The ability to read facial expressions is an important part of understanding nonverbal communication. If you only listen to what a person says, and ignore what that person's face is telling you, then you really only have half the story. Often, words do not match actual emotions, and the face belies what a person is really feeling.
If you suffer with social anxiety disorder (SAD) you might have a hard time paying attention to facial expressions. You might have trouble with eye contact or read too much into any negative expression you see on the other person's face. Although it is important to pay attention to facial expressions, always remember that though you might know the emotion, you don't know the cause. If someone seems bored, upset or disinterested it could be for a number of reasons other than the current conversation.
The value in understanding facial expressions is to gather information about how the other person is feeling and guide your interaction accordingly. If someone appears disinterested she might just be tired, and it might be time to end the conversation.
Below are five tips to help you better read the facial expressions of others.
Universal Emotions: Research by Dr. Paul Eckman tells us that there are a handful of universal facial expressions that cross cultural divides; even blind people make the same faces to express the same emotions. These are: surprise, fear, disgust, contempt, anger, sadness and happiness. Practice making the facial expressions that go along with these emotions and you will become better at recognizing them in other people.
Microexpressions: Not all facial expressions stick around for a long time. Those that pass quickly are called microexpressions and are almost indiscernible to the casual observer. However, you might be picking up on these microexpressions if you get a "feeling" about someone. Don't ignore your gut.
Eyebrows: Eyebrows tell a lot about what a person is feeling. They can be raised and arched (surprise), lowered and knit together (anger), or the inner corners drawn up (sadness). Watch someone's eyebrows to get a handle on how that person is feeling.
Eyes: The only thing more telling than the eyebrows are the eyes themselves. They might be wide open (surprise), intensely staring (anger), or have crow's feet crinkles (happy). In addition, dilated pupils can indicate fear or romantic interest while rapid blinking might signal dishonesty or stress.
Mouth: The final piece of the facial expression puzzle has to do with the mouth. Look for a dropped jaw (surprise), open mouth (fear), one side of the mouth raised (hate), corners raised (happiness) or corners drawn down (sadness). Other signals to look for are lip biting (anxiety), pursed lips (distaste), or covering the mouth (hiding something).
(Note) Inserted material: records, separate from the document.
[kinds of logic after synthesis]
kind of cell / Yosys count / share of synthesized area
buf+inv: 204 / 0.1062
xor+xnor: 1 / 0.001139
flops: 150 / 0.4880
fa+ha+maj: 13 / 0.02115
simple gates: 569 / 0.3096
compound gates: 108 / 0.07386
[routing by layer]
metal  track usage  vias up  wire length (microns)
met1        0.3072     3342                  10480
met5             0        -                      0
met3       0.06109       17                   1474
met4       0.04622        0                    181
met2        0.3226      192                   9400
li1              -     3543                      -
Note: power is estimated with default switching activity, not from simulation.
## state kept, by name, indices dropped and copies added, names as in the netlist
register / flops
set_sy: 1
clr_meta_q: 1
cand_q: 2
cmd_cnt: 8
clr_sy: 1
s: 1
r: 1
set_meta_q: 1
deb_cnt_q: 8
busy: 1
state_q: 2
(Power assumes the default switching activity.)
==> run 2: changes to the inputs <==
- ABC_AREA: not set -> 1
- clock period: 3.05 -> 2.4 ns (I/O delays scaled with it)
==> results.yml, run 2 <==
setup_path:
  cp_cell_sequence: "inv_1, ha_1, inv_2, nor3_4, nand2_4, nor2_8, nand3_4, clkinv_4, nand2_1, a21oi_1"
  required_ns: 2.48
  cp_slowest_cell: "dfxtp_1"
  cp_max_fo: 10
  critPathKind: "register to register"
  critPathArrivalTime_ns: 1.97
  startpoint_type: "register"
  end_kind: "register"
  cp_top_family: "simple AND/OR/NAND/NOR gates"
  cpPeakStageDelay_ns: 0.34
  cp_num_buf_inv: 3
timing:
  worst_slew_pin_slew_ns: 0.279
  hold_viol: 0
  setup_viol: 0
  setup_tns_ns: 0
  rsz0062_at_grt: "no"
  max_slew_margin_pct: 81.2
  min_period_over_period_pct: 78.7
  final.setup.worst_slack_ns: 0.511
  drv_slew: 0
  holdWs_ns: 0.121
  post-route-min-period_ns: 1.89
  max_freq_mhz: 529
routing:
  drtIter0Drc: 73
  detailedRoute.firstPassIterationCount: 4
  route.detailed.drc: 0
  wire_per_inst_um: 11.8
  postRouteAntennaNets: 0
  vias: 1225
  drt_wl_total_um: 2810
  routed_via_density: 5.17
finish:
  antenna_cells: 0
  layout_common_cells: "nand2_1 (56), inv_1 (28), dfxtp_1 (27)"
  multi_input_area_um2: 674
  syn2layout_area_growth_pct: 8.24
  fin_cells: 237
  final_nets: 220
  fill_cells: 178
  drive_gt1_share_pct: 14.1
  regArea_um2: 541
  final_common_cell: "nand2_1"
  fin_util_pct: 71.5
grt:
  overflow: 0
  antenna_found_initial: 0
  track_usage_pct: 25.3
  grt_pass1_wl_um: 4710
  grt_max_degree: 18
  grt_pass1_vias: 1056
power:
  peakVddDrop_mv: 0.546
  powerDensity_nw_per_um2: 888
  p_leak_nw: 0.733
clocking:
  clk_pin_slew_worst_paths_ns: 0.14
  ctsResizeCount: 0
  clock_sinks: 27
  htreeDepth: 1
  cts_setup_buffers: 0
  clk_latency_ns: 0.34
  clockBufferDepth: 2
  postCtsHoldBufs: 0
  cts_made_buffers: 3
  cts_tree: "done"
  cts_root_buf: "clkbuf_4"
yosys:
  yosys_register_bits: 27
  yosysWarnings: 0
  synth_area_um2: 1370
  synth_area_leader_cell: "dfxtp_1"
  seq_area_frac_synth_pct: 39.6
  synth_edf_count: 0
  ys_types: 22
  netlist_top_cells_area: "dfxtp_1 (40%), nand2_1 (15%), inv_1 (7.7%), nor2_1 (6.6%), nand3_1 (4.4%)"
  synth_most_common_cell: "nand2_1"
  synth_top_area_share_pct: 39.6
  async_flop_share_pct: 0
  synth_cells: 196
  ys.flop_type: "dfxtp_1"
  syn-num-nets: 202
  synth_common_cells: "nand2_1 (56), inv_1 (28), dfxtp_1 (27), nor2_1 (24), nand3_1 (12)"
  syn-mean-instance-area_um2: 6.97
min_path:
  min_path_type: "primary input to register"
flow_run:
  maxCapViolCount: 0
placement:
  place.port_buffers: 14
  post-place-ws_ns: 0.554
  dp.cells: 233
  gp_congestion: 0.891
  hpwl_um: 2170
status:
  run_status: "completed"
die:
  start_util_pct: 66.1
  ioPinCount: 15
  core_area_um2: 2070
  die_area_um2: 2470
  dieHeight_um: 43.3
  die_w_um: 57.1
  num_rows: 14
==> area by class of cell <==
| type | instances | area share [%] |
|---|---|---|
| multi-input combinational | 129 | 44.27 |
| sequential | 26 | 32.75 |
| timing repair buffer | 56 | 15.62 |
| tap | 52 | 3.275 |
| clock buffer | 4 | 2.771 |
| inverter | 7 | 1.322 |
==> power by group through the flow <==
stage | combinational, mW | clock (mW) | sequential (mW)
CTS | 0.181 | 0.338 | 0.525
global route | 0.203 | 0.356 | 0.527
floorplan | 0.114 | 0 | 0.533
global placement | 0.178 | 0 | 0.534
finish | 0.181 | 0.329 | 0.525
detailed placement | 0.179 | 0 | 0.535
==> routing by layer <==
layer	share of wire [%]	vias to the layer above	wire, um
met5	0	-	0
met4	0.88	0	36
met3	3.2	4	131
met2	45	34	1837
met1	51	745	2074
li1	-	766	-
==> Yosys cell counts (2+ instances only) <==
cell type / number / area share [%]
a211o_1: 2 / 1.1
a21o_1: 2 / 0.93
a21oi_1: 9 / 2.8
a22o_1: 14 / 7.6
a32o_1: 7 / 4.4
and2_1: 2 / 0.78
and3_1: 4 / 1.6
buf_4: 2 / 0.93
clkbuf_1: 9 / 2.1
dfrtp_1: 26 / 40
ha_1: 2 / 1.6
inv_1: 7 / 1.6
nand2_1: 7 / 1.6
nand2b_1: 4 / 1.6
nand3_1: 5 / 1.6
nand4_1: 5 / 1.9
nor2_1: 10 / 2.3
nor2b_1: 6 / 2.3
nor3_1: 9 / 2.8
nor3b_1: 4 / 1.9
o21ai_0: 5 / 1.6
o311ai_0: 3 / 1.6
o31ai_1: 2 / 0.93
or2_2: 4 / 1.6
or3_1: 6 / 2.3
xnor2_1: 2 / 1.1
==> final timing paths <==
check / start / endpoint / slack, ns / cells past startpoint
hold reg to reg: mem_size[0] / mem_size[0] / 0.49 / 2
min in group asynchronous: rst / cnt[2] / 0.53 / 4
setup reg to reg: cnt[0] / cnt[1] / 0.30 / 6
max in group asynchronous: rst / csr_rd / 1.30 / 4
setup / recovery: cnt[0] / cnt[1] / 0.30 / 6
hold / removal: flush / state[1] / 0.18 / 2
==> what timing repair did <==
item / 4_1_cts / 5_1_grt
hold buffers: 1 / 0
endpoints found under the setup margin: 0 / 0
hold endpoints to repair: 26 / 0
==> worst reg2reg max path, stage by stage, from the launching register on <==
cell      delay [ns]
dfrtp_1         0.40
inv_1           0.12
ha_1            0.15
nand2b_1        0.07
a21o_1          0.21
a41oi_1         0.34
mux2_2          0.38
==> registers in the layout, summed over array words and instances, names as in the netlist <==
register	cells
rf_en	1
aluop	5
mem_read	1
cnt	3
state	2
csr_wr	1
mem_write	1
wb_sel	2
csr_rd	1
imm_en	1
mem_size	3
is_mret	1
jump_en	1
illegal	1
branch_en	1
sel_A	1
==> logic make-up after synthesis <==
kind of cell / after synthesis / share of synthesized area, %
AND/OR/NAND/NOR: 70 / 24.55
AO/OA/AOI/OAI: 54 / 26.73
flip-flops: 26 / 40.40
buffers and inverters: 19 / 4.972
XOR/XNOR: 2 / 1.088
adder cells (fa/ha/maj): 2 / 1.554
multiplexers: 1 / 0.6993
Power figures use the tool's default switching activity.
===== src/rtl/pulse_pkg.sv =====
// pulse_pkg: shared state encoding, parameter defaults and sizing helpers for pulse_stretcher.
`default_nettype none

package pulse_pkg;

  typedef enum logic [1:0] {
    IDLE = 2'd0,
    HIGH = 2'd1,
    GAP  = 2'd2
  } state_t;

  localparam int HIGH_CYCLES_DEF = 8;
  localparam int GAP_CYCLES_DEF  = 2;
  localparam int PEND_W_DEF      = 4;

  // Counter only ever holds (length-1), so clog2 of the longer phase suffices.
  function automatic int cnt_width(input int high_cycles, input int gap_cycles);
    int longest;
    longest = (high_cycles > gap_cycles) ? high_cycles : gap_cycles;
    return (longest < 2) ? 1 : $clog2(longest);
  endfunction

  function automatic int pend_max(input int pend_w);
    return (1 << pend_w) - 1;
  endfunction

endpackage

`default_nettype wire


===== src/rtl/stretch_cnt.sv =====
// stretch_cnt: loadable down-counter that stops at zero, with a registered zero flag.
`default_nettype none

module stretch_cnt #(
  parameter int W = 3
) (
  input  logic         clk,
  input  logic         rst,
  input  logic         load,
  input  logic [W-1:0] load_val,
  output logic         zero
);

  logic [W-1:0] cnt;

  always_ff @(posedge clk or posedge rst) begin
    if (rst) begin
      cnt  <= '0;
      zero <= 1'b1;
    end else if (load) begin
      cnt  <= load_val;
      zero <= (load_val == '0);
    end else if (!zero) begin
      cnt  <= cnt - W'(1);
      zero <= (cnt == W'(1));
    end
  end

endmodule

`default_nettype wire


===== src/rtl/pulse_stretcher.sv =====
// pulse_stretcher: strobes -> HIGH_CYCLES windows separated by GAP_CYCLES, with a pending queue.
// Optional: PULSE_STRETCH_RETRIGGER_EN makes strobes during HIGH extend the window instead of queuing.
`default_nettype none

module pulse_stretcher
  import pulse_pkg::*;
#(
  parameter int HIGH_CYCLES = HIGH_CYCLES_DEF,
  parameter int GAP_CYCLES  = GAP_CYCLES_DEF,
  parameter int PEND_W      = PEND_W_DEF
) (
  input  logic              clk,
  input  logic              rst,
  input  logic              sig_pulse,
  input  logic              ovf_clr,
  output logic              sig_level,
  output logic              busy,
  output logic [PEND_W-1:0] pend_cnt,
  output logic              ovf
);

  localparam int                CNT_W     = cnt_width(HIGH_CYCLES, GAP_CYCLES);
  localparam logic [CNT_W-1:0]  HIGH_LOAD = CNT_W'(HIGH_CYCLES - 1);
  localparam logic [CNT_W-1:0]  GAP_LOAD  = CNT_W'(GAP_CYCLES - 1);
  localparam logic [PEND_W-1:0] PEND_MAX  = PEND_W'(pend_max(PEND_W));

`ifdef PULSE_STRETCH_RETRIGGER_EN
  localparam bit RETRIGGER = 1'b1;
`else
  localparam bit RETRIGGER = 1'b0;
`endif

  generate
    if (HIGH_CYCLES < 1) begin : g_bad_high
      $error("pulse_stretcher: HIGH_CYCLES must be >= 1");
    end
    if (GAP_CYCLES < 1) begin : g_bad_gap
      $error("pulse_stretcher: GAP_CYCLES must be >= 1");
    end
  endgenerate

  state_t             state;
  state_t             state_nxt;
  logic [PEND_W-1:0]  pend_nxt;
  logic               queue;
  logic               ovf_set;
  logic               cnt_load;
  logic [CNT_W-1:0]   cnt_val;
  logic               cnt_zero;

  stretch_cnt #(
    .W (CNT_W)
  ) u_cnt (
    .clk      (clk),
    .rst      (rst),
    .load     (cnt_load),
    .load_val (cnt_val),
    .zero     (cnt_zero)
  );

  always_comb begin
    state_nxt = state;
    pend_nxt  = pend_cnt;
    queue     = 1'b0;
    ovf_set   = 1'b0;
    cnt_load  = 1'b0;
    cnt_val   = HIGH_LOAD;

    case (state)
      IDLE: begin
        if (sig_pulse) begin
          state_nxt = HIGH;
          cnt_load  = 1'b1;
        end
      end
      HIGH: begin
        if (RETRIGGER && sig_pulse) begin
          cnt_load = 1'b1;
        end else begin
          queue = sig_pulse;
          if (cnt_zero) begin
            state_nxt = GAP;
            cnt_load  = 1'b1;
            cnt_val   = GAP_LOAD;
          end
        end
      end
      GAP: begin
        if (cnt_zero) begin
          if (pend_cnt != '0) begin
            // Oldest queued event starts now; a same-cycle strobe takes its slot.
            state_nxt = HIGH;
            cnt_load  = 1'b1;
            if (!sig_pulse) begin
              pend_nxt = pend_cnt - PEND_W'(1);
            end
          end else if (sig_pulse) begin
            state_nxt = HIGH;
            cnt_load  = 1'b1;
          end else begin
            state_nxt = IDLE;
          end
        end else begin
          queue = sig_pulse;
        end
      end
      default: begin
        state_nxt = IDLE;
      end
    endcase

    if (queue) begin
      if (pend_cnt == PEND_MAX) begin
        ovf_set = 1'b1;
      end else begin
        pend_nxt = pend_cnt + PEND_W'(1);
      end
    end
  end

  always_ff @(posedge clk or posedge rst) begin
    if (rst) begin
      state     <= IDLE;
      pend_cnt  <= '0;
      sig_level <= 1'b0;
      busy      <= 1'b0;
      ovf       <= 1'b0;
    end else begin
      state     <= state_nxt;
      pend_cnt  <= pend_nxt;
      sig_level <= (state_nxt == HIGH);
      busy      <= (state_nxt != IDLE);
      if (ovf_set) begin
        ovf <= 1'b1;
      end else if (ovf_clr) begin
        ovf <= 1'b0;
      end
    end
  end

endmodule

`default_nettype wire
These are just a few tips to get you thinking about the facial expressions you see during conversation and what they mean. If you find that you are having a hard time reading other people's emotions through their expressions, you might need more practice, or you might simply have trouble decoding what others are feeling (as is characteristic of those with asperger's disorder).
If your inability to read facial expressions causes you distress, consider seeking help from a mental health professional to identify the issue and appropriate method of remediation.